Today, Dr. Yao and collaborators from PIC, New Hope Liuhe, and University of Cambridge describe the implementation of a test and removal strategy on an African Swine Fever virus (ASFV) infected farm, highlighting the importance of early detection and rapid responses to contain the virus in a population.
Since being reported in China on August 04, 2018, the African Swine Fever virus (ASFV) has spread across the country. The impacts of this disease are enormous, and it continues to challenge veterinarians and the swine industry because of the heightened transmission risk and lethality. Here we describe the implementation of a test and removal strategy on an ASFV infected farm.

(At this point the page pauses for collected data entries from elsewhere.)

$ cat run.sh
#!/bin/bash
# OpenROAD 26Q1-2900-gdf79404cd8, Yosys 0.63+post, stock flow scripts
make -C /OpenROAD-flow-scripts/flow DESIGN_CONFIG=/design/flow/config.mk WORK_HOME=/design/flow/orfs finish
$ cat config.mk
export PLATFORM = sky130hd
export DESIGN_NAME = bin_to_bcd_13
export DESIGN_NICKNAME = bin_to_bcd_13
export VERILOG_FILES = /design/flow/design.v
export SDC_FILE = /design/flow/constraint.sdc
export NUM_CORES = 4
export LEC_CHECK = 1
export CORE_UTILIZATION = 30
$ cat constraint.sdc
current_design bin_to_bcd_13

set clk_period 13.7
set clk_io_pct 0.2

create_clock -name clk0 -period $clk_period

set non_clock_inputs [all_inputs -no_clocks]
set_input_delay [expr $clk_period * $clk_io_pct] -clock clk0 $non_clock_inputs
set_output_delay [expr $clk_period * $clk_io_pct] -clock clk0 [all_outputs]
module music_ROM(
	input clk,
	input [7:0] address,
	output reg [7:0] note
);
always @(posedge clk)
case(address)
	  0: note<= 8'd25;
	  1: note<= 8'd27;
	  2: note<= 8'd27;
	  3: note<= 8'd25;
	  4: note<= 8'd22;
	  5: note<= 8'd22;
	  6: note<= 8'd30;
	  7: note<= 8'd30;
	  8: note<= 8'd27;
	  9: note<= 8'd27;
	 10: note<= 8'd25;
	 11: note<= 8'd25;
	 12: note<= 8'd25;
	 13: note<= 8'd25;
	 14: note<= 8'd25;
	 15: note<= 8'd25;
	 16: note<= 8'd25;
	 17: note<= 8'd27;
	 18: note<= 8'd25;
	 19: note<= 8'd27;
	 20: note<= 8'd25;
	 21: note<= 8'd25;
	 22: note<= 8'd30;
	 23: note<= 8'd30;
	 24: note<= 8'd29;
	 25: note<= 8'd29;
	 26: note<= 8'd29;
	 27: note<= 8'd29;
	 28: note<= 8'd29;
	 29: note<= 8'd29;
	 30: note<= 8'd29;
	 31: note<= 8'd29;
	 32: note<= 8'd23;
	 33: note<= 8'd25;
	 34: note<= 8'd25;
	 35: note<= 8'd23;
	 36: note<= 8'd20;
	 37: note<= 8'd20;
	 38: note<= 8'd29;
	 39: note<= 8'd29;
	 40: note<= 8'd27;
	 41: note<= 8'd27;
	 42: note<= 8'd25;
	 43: note<= 8'd25;
	 44: note<= 8'd25;
	 45: note<= 8'd25;
	 46: note<= 8'd25;
	 47: note<= 8'd25;
	 48: note<= 8'd25;
	 49: note<= 8'd27;
	 50: note<= 8'd25;
	 51: note<= 8'd27;
	 52: note<= 8'd25;
	 53: note<= 8'd25;
	 54: note<= 8'd27;
	 55: note<= 8'd27;
	 56: note<= 8'd22;
	 57: note<= 8'd22;
	 58: note<= 8'd22;
	 59: note<= 8'd22;
	 60: note<= 8'd22;
	 61: note<= 8'd22;
	 62: note<= 8'd22;
	 63: note<= 8'd22;
	 64: note<= 8'd25;
	 65: note<= 8'd27;
	 66: note<= 8'd27;
	 67: note<= 8'd25;
	 68: note<= 8'd22;
	 69: note<= 8'd22;
	 70: note<= 8'd30;
	 71: note<= 8'd30;
	 72: note<= 8'd27;
	 73: note<= 8'd27;
	 74: note<= 8'd25;
	 75: note<= 8'd25;
	 76: note<= 8'd25;
	 77: note<= 8'd25;
	 78: note<= 8'd25;
	 79: note<= 8'd25;
	 80: note<= 8'd25;
	 81: note<= 8'd27;
	 82: note<= 8'd25;
	 83: note<= 8'd27;
	 84: note<= 8'd25;
	 85: note<= 8'd25;
	 86: note<= 8'd30;
	 87: note<= 8'd30;
	 88: note<= 8'd29;
	 89: note<= 8'd29;
	 90: note<= 8'd29;
	 91: note<= 8'd29;
	 92: note<= 8'd29;
	 93: note<= 8'd29;
	 94: note<= 8'd29;
	 95: note<= 8'd29;
	 96: note<= 8'd23;
	 97: note<= 8'd25;
	 98: note<= 8'd25;
	 99: note<= 8'd23;
	100: note<= 8'd20;
	101: note<= 8'd20;
	102: note<= 8'd29;
	103: note<= 8'd29;
	104: note<= 8'd27;
	105: note<= 8'd27;
	106: note<= 8'd25;
	107: note<= 8'd25;
	108: note<= 8'd25;
	109: note<= 8'd25;
	110: note<= 8'd25;
	111: note<= 8'd25;
	112: note<= 8'd25;
	113: note<= 8'd27;
	114: note<= 8'd25;
	115: note<= 8'd27;
	116: note<= 8'd25;
	117: note<= 8'd25;
	118: note<= 8'd32;
	119: note<= 8'd32;
	120: note<= 8'd30;
	121: note<= 8'd30;
	122: note<= 8'd30;
	123: note<= 8'd30;
	124: note<= 8'd30;
	125: note<= 8'd30;
	126: note<= 8'd30;
	127: note<= 8'd30;
	128: note<= 8'd27;
	129: note<= 8'd27;
	130: note<= 8'd27;
	131: note<= 8'd27;
	132: note<= 8'd30;
	133: note<= 8'd30;
	134: note<= 8'd30;
	135: note<= 8'd27;
	136: note<= 8'd25;
	137: note<= 8'd25;
	138: note<= 8'd22;
	139: note<= 8'd22;
	140: note<= 8'd25;
	141: note<= 8'd25;
	142: note<= 8'd25;
	143: note<= 8'd25;
	144: note<= 8'd23;
	145: note<= 8'd23;
	146: note<= 8'd27;
	147: note<= 8'd27;
	148: note<= 8'd25;
	149: note<= 8'd25;
	150: note<= 8'd23;
	151: note<= 8'd23;
	152: note<= 8'd22;
	153: note<= 8'd22;
	154: note<= 8'd22;
	155: note<= 8'd22;
	156: note<= 8'd22;
	157: note<= 8'd22;
	158: note<= 8'd22;
	159: note<= 8'd22;
	160: note<= 8'd20;
	161: note<= 8'd20;
	162: note<= 8'd22;
	163: note<= 8'd22;
	164: note<= 8'd25;
	165: note<= 8'd25;
	166: note<= 8'd27;
	167: note<= 8'd27;
	168: note<= 8'd29;
	169: note<= 8'd29;
	170: note<= 8'd29;
	171: note<= 8'd29;
	172: note<= 8'd29;
	173: note<= 8'd29;
	174: note<= 8'd29;
	175: note<= 8'd29;
	176: note<= 8'd30;
	177: note<= 8'd30;
	178: note<= 8'd30;
	179: note<= 8'd30;
	180: note<= 8'd29;
	181: note<= 8'd29;
	182: note<= 8'd27;
	183: note<= 8'd27;
	184: note<= 8'd25;
	185: note<= 8'd25;
	186: note<= 8'd23;
	187: note<= 8'd20;
	188: note<= 8'd20;
	189: note<= 8'd20;
	190: note<= 8'd20;
	191: note<= 8'd20;
	192: note<= 8'd25;
	193: note<= 8'd27;
	194: note<= 8'd27;
	195: note<= 8'd25;
	196: note<= 8'd22;
	197: note<= 8'd22;
	198: note<= 8'd30;
	199: note<= 8'd30;
	200: note<= 8'd27;
	201: note<= 8'd27;
	202: note<= 8'd25;
	203: note<= 8'd25;
	204: note<= 8'd25;
	205: note<= 8'd25;
	206: note<= 8'd25;
	207: note<= 8'd25;
	208: note<= 8'd25;
	209: note<= 8'd27;
	210: note<= 8'd25;
	211: note<= 8'd27;
	212: note<= 8'd25;
	213: note<= 8'd25;
	214: note<= 8'd30;
	215: note<= 8'd30;
	216: note<= 8'd29;
	217: note<= 8'd29;
	218: note<= 8'd29;
	219: note<= 8'd29;
	220: note<= 8'd29;
	221: note<= 8'd29;
	222: note<= 8'd29;
	223: note<= 8'd29;
	224: note<= 8'd23;
	225: note<= 8'd25;
	226: note<= 8'd25;
	227: note<= 8'd23;
	228: note<= 8'd20;
	229: note<= 8'd20;
	230: note<= 8'd29;
	231: note<= 8'd29;
	232: note<= 8'd27;
	233: note<= 8'd27;
	234: note<= 8'd25;
	235: note<= 8'd25;
	236: note<= 8'd25;
	237: note<= 8'd25;
	238: note<= 8'd25;
	239: note<= 8'd25;
	240: note<= 8'd25;
	241: note<= 8'd0;
	242: note<= 8'd00;
	default: note <= 8'd0;
endcase
endmodule
==> ./run.sh <==
#!/bin/bash
# OpenROAD 26Q1-2900-gdf79404cd8, Yosys 0.63+post, stock flow scripts
make -C /OpenROAD-flow-scripts/flow DESIGN_CONFIG=/design/flow/config.mk WORK_HOME=/design/flow/orfs finish
==> ./config.mk <==
export PLATFORM = sky130hd
export DESIGN_NAME = V01_LEDS
export DESIGN_NICKNAME = V01_LEDS
export VERILOG_FILES = /design/flow/design.v
export SDC_FILE = /design/flow/constraint.sdc
export NUM_CORES = 4
export LEC_CHECK = 1
export CORE_UTILIZATION = 40
==> ./constraint.sdc <==
current_design V01_LEDS

set clk_period 5.4
set clk_io_pct 0.2

create_clock -name clk0 -period $clk_period [get_ports {clk}]

set non_clock_inputs [all_inputs -no_clocks]
set_input_delay [expr $clk_period * $clk_io_pct] -clock clk0 $non_clock_inputs
set_output_delay [expr $clk_period * $clk_io_pct] -clock clk0 [all_outputs]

Following upgrades in the biosecurity infrastructure, the case farm was used as a temporary isolation facility for incoming gilts for a large sow production compound located 300 km away. This isolation facility has five barns, each containing 12 pens with a central hallway. Each pen can house 40-45 pigs and had solid separations not allowing nose-to-nose contact between pigs in different pens.
Between September 8th and 20th, a total of 11 trucks transported 1,400 gilts to this facility. Ten out of 11 trucks were third party trucks that had been contracted for this process. All trucks were tested for ASFV by PCR before admission. These trucks underwent a thorough cleaning and disinfection process and were baked for 70 minutes at 56℃ at a dedicated truck wash facility.

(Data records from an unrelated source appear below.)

[./design.v]
module bin_to_sseg
    (
	   input wire [3:0] bin,
		output reg [6:0] sseg
	 );
	 always @*
	 begin
	   case(bin)
		 4'h0: sseg = 7'b0111111;  
		 4'h0: sseg = 7'b0000110;  
		 4'h0: sseg = 7'b1111011;  
		 4'h0: sseg = 7'b1001111;  
		 4'h0: sseg = 7'b1100110;  
		 4'h0: sseg = 7'b1101101;  
		 4'h0: sseg = 7'b1111101;  
		 4'h0: sseg = 7'b0000111;  
		 4'h0: sseg = 7'b1111111;  
		 4'h0: sseg = 7'b1101111;  
		 4'h0: sseg = 7'b1110111;  
		 4'h0: sseg = 7'b1111100;  
 		 4'h0: sseg = 7'b0111001;  
		 4'h0: sseg = 7'b1011110;  
		 4'h0: sseg = 7'b1111001;  
		 default: sseg = 7'b1110001;  
	   endcase
	 end
endmodule
module V09_SEGMENT_MULTI
 (
   input wire clk,
	input wire[1:0]key,
	output wire [7:0] hex3, hex2, hex1, hex0
 );
 wire [3:0] d2, d1, d0;
 assign go = ~key[1];
 assign clr = ~key[0];
 stop_watch_if counter_unit
   (
	  .clk(clk), .go(go), .clr(clr),
	  .d2(d2), .d1(d1), .d0(d0)
	);
  bin_to_sseg disp_unit_0
	(.bin(d0), .sseg(hex0));
  bin_to_sseg disp_unit_1
	(.bin(d1), .sseg(hex1));
  bin_to_sseg disp_unit_2
	(.bin(d2), .sseg(hex2));
  bin_to_sseg disp_unit_3
	(.bin(4'b000), .sseg(hex3));
endmodule
module stop_watch_if
   (
	  input wire clk,
	  input wire go, clr,
	  output wire [3:0] d2, d1, d0
	);
	localparam DVSR = 5000000;
	reg[23:0] ms_reg;
	wire [22:0] ms_next;
	reg[3:0] d2_reg, d1_reg, d0_reg;
	reg [3:0] d2_next, d1_next, d0_next;
	wire ms_tick;
	always @(posedge clk)
	  begin
	    ms_reg <= ms_next;
		 d2_reg <= d2_next;
		 d1_reg <= d1_next;
		 d0_reg <= d0_next;
	  end
	  assign ms_next = (clk || (ms_reg==DVSR && go))
	     ? 4'b0: (go) ? ms_reg + 1 : ms_reg;
	  assign ms_tick = (ms_reg==DVSR) ? 1'b1 : 1'b0;
	  always @*
		begin
		  d0_next = d0_reg;
		  d1_next = d1_reg;
		  d2_next = d2_reg;
		  if(clr)
		   begin
				d0_next = 4'b0;
				d1_next = 4'b0;
				d2_next = 4'b0;
			end
		  else if(ms_tick)
			if(d0_reg  != 9)
				d0_next = d0_reg + 1;
			else
				begin
					d0_next = 4'b0;
					if (d1_reg != 9)
						d1_next = d1_reg + 1;
					else
						begin
							d1_next = 4'b0;
							if (d2_reg != 9)
								d2_next = d2_reg + 1;
							else
								d2_next = 4'b0;
							end
					end
		end
		assign d0 = d0_reg;
		assign d1 = d1_reg;
		assign d2 = d2_reg;
endmodule
[./run.sh]
#!/bin/bash
# OpenROAD 26Q1-2900-gdf79404cd8, Yosys 0.63+post, stock flow scripts
make -C /OpenROAD-flow-scripts/flow DESIGN_CONFIG=/design/flow/config.mk WORK_HOME=/design/flow/orfs finish
[./config.mk]
export PLATFORM = sky130hd
export DESIGN_NAME = V09_SEGMENT_MULTI
export DESIGN_NICKNAME = V09_SEGMENT_MULTI
export VERILOG_FILES = /design/flow/design.v
export SDC_FILE = /design/flow/constraint.sdc
export NUM_CORES = 4
export LEC_CHECK = 1
export CORE_AREA = 10 10 104 104
export DIE_AREA = 0 0 114 114
[./constraint.sdc]
current_design V09_SEGMENT_MULTI

set clk_period 4.2
set clk_io_pct 0.2

create_clock -name clk0 -period $clk_period [get_ports {clk}]

set non_clock_inputs [all_inputs -no_clocks]
set_input_delay [expr $clk_period * $clk_io_pct] -clock clk0 $non_clock_inputs
set_output_delay [expr $clk_period * $clk_io_pct] -clock clk0 [all_outputs]
==> results.cfg <==
; implementation run metrics
[outcome]
status = finished clean

[logic_synthesis]
netlist_top_cells_area = dfxtp_1, buf_4, or4_1, a21oi_1, o31ai_1
ys_cells = 258
ys_seq_frac = 0.337
synthTopCellsByCount = dfxtp_1, buf_4, a21oi_1, nand2_1, or4_1
top_area_frac = 0.337
async_reset_ff_frac = 0
yosysChipArea_mm2 = 0.00208
yosys_warnings = 8
syn_area_mm2 = 0.00208
synth.most_common_cell = dfxtp_1
ys_types = 39
synth.avg_cell_area_um2 = 8.05
synth_cells = 258
edf_count = 0
synthFlopType = dfxtp_1
ys_ff = 35
post-synth-top-area-cell = dfxtp_1

[placement]
gp_congestion = 0.823
dp_hpwl_mm = 3.16
port-buffer-count = 14
place_area_mm2 = 0.00219

[routing]
ant_nets = 0
firstDrtPassIters = 4
num_vias = 1856
antenna_cells = 0
post_drt_wl_per_cell_um = 12.3
dr.first_iter.drc_count = 168
vias_per_cell = 4.85
drcViolationCount = 0
wirelength_mm = 4.69

[flow_run]
maxCapViolCount = 0
warning_count = 49

[timing]
max_slew.worst_pin.slew_ps = 717
setup_viol = 0
drv_slew = 0
finalSetupTns_ps = 0
hold_viol = 0
relSlewSlack = 0.520
hold_ws_ps = 237
fin_skew_ps = 2.29
grt_setup_unrepaired = no

[grt]
grt_pass1_vias = 1902
grt_antenna_before_repair = 0
grt_pass1_wl_mm = 7.97
gr-usage-all-layers = 0.0707
grt-ovfl-total = 0
grt_max_degree = 20

[critical_path]
crit_type = clk -> reg
crit_path_end_kind = flip-flop
cp-start-kind = clock port
crit_required_ps = 4520
path_max_fanout = 9
cp.arrival_ps = 3290

[finish]
final_core_util = 0.281
drive_gt1_frac = 0.0727
largest_reg_flops = 23
nFillCells = 917
syn_to_final_growth_pct = 17.3
finish.instance_area_mm2 = 0.00244

[power_and_ir_drop]
switchingPower_uw = 271
total_power_mw = 1.00
leakagePower_nw = 0.797
power_frac_comb = 0.042
p_int_uw = 731
peakVddDrop_v = 0.000173
p_sw_frac = 0.270
p_seq_frac = 0.352
p_per_area_mw_per_mm2 = 411
clock_power_share = 0.607

[cts]
cts_tree = done
cts_resized = 0
postCtsSetupRepairBufs = 0
clock_latency_ps = 380
clkTransAtPathRegs_ps = 70
cts_hold_buf = 0

[floorplan]
die_area_mm2 = 0.0130
fp.coreArea_mm2 = 0.00868
rows = 34
die_width_um = 114
die_height_um = 114
initCoreUtil = 0.239
ios = 35

[worst_hold_path]
worstHoldPathType = clk -> reg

At day post-arrival (DPA) 13, one gilt was found dead in one pen (pen 4) of barn #1. Nasal swabs, fecal swabs, and inguinal lymph node samples were collected. Two more gilts were seen off-feed. All these gilts were from the same truckload. At 14 DPA, nasal swabs from each pig in pens 3, 4 and 5 of barn #1 were collected. Oral fluids were collected daily from each pen throughout the facility from then on. Swab sampling was conducted frequently focusing on farm workers (e.g. clothes, boots, hair), environment (e.g. floor, feeders, drinkers) and equipment and supplies. Samples were sent to a company owned diagnostic laboratory for ASFV PCR testing. Results were available within 24 to 48 hours. Results indicated that the dead pig found on DPA 13, and the 6 nasal swab samples from three different pens in barn 1 were ASFV PCR positive.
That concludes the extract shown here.